Nino blinzelte angestrengt. Monsieur Samedi löste sich in nichts auf. Auch Amor verschwand. Aber das musste ja nichts heißen. Vielleicht hatte er nur seine Zigarette ausgemacht. Nino blinzelte, bis ihm die Augen schmerzten. Irgendwo polterte es. Gedämpfte Schüsse. Dumpf aufprallende Tannenzapfen. Neben dem Bett war der Koffer mit dem STYX – und die schwarze Lederkiste.
Die Kugeln sind für Jean Orin bestimmt.
Er schwitzte. Hinter seiner Stirn dehnte sich eine meilenweite Mondlandschaft aus. Wenn Noir schon halb aufhörte zu existieren, wenn er ihr den Nagellack abnahm, nach dem Jean Orin sie benannt hatte, was würde dann aus ihr werden, wenn er starb? Wenn man ihm drei Kugeln in den finsteren Schädel jagte? Es würde Öl aus seinem Schädel rinnen, kein Blut, nur zäher, schwarzer Sud, gepresst aus den Jahrzehnten des Bösen. Nino bebten die Muskeln, so sehr drängte es ihn, diesen Sud aus Monsieur Samedi herauszuschießen. Die Mordlust erschreckte ihn selbst, irgendwo hinter den Nebeln des STYX .
In der Dunkelheit erklang ein Klicken. Und kurz darauf noch eins. Eine Schusswaffe, die entsichert wurde.

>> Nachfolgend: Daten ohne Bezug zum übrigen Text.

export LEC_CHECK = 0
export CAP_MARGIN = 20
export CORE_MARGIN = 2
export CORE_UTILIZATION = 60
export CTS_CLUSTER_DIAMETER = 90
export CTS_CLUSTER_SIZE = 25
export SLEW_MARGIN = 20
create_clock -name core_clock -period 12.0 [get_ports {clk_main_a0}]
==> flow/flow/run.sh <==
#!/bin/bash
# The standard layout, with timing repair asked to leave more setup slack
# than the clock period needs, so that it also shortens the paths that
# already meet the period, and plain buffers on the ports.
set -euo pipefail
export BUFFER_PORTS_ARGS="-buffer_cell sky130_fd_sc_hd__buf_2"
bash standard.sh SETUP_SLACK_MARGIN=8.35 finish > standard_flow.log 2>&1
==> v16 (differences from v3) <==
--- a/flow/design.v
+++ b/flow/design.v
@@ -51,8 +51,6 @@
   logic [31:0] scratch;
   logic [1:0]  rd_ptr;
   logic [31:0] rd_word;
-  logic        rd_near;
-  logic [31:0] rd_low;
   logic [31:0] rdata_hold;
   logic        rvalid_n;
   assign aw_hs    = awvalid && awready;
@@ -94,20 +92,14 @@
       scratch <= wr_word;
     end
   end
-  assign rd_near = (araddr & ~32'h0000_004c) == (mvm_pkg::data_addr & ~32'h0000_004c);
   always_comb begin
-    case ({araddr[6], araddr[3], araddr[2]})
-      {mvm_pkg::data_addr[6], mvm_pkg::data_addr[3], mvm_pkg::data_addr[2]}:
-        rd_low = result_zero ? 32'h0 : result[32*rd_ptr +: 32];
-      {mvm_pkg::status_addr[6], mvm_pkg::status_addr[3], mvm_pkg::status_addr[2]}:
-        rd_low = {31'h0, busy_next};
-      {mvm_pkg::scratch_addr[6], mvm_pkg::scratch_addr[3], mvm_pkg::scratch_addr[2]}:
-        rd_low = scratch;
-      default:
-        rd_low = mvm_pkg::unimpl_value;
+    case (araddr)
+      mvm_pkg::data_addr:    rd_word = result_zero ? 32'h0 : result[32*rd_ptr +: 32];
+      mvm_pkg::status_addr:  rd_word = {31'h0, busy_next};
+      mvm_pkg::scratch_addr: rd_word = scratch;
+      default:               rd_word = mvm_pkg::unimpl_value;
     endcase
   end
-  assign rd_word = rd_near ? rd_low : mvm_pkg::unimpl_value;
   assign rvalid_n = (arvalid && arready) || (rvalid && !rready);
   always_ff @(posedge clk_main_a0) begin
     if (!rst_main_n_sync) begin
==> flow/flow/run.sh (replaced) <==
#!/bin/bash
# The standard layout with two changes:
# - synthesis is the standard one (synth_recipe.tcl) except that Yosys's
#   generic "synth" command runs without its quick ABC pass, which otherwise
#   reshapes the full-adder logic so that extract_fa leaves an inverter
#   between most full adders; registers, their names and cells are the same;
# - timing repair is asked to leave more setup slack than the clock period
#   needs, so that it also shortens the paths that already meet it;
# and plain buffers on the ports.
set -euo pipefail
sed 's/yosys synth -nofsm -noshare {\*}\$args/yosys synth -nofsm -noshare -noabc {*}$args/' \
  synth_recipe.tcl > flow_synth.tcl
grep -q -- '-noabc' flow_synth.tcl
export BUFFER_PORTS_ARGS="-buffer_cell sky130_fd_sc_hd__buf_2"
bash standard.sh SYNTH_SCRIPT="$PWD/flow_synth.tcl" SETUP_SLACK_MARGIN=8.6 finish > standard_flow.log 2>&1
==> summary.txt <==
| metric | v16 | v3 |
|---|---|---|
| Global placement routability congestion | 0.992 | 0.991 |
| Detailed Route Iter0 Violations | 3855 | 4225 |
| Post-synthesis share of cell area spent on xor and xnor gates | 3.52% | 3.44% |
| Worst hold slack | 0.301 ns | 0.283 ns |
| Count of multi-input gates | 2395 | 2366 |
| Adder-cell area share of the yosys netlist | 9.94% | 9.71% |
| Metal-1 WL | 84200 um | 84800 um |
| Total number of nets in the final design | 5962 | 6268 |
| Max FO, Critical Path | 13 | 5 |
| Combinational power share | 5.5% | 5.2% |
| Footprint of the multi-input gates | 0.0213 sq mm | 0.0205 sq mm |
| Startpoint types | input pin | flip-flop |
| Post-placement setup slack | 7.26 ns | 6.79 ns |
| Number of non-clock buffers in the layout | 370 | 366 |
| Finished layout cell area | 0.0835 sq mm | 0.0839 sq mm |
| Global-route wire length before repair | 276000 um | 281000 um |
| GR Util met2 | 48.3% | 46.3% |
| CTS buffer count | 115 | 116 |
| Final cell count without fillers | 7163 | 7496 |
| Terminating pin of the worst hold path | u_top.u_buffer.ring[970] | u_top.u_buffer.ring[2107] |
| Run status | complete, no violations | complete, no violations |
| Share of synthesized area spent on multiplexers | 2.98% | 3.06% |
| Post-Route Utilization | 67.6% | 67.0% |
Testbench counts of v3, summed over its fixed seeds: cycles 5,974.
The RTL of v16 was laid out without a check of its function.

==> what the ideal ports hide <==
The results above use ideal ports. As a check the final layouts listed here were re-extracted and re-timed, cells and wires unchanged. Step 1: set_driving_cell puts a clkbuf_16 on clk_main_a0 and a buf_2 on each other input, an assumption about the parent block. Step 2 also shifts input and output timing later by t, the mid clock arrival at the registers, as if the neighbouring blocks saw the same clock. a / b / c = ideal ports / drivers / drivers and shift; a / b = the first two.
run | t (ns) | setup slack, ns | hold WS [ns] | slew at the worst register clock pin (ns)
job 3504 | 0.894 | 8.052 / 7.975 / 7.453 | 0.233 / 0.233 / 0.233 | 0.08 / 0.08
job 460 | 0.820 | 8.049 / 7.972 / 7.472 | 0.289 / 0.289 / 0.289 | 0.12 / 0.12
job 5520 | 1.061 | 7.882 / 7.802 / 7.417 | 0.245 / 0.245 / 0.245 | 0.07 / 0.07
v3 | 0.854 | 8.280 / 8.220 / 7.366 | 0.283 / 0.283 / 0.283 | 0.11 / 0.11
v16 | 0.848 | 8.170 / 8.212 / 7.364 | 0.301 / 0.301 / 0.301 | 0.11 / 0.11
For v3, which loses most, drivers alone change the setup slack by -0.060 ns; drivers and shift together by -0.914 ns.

Nino zog den Arm unter Noir hervor, beugte sich aus dem Bett und griff nach Amokes Box. Das Leder glitt ihm immer wieder aus den Fingern, so glatt und schmierig war es. Dann hatte er den Verschluss geöffnet. Da, im Samt, ertastete er den Metalllauf.
Er nahm die Waffe. Wie schwer sie sich anfühlte. Er wusste nicht einmal, ob sie geladen war, geschweige denn, wie sie geladen wurde. Er ließ sie neben seiner Hüfte ins Laken sinken und fuhr mit dem Finger über den Abzug. Die Bewegung wäre minimal. Ein Leben auslöschen, als würde man eine Lampe ausknipsen. Einen Wecker betätigen und den Traum platzen lassen.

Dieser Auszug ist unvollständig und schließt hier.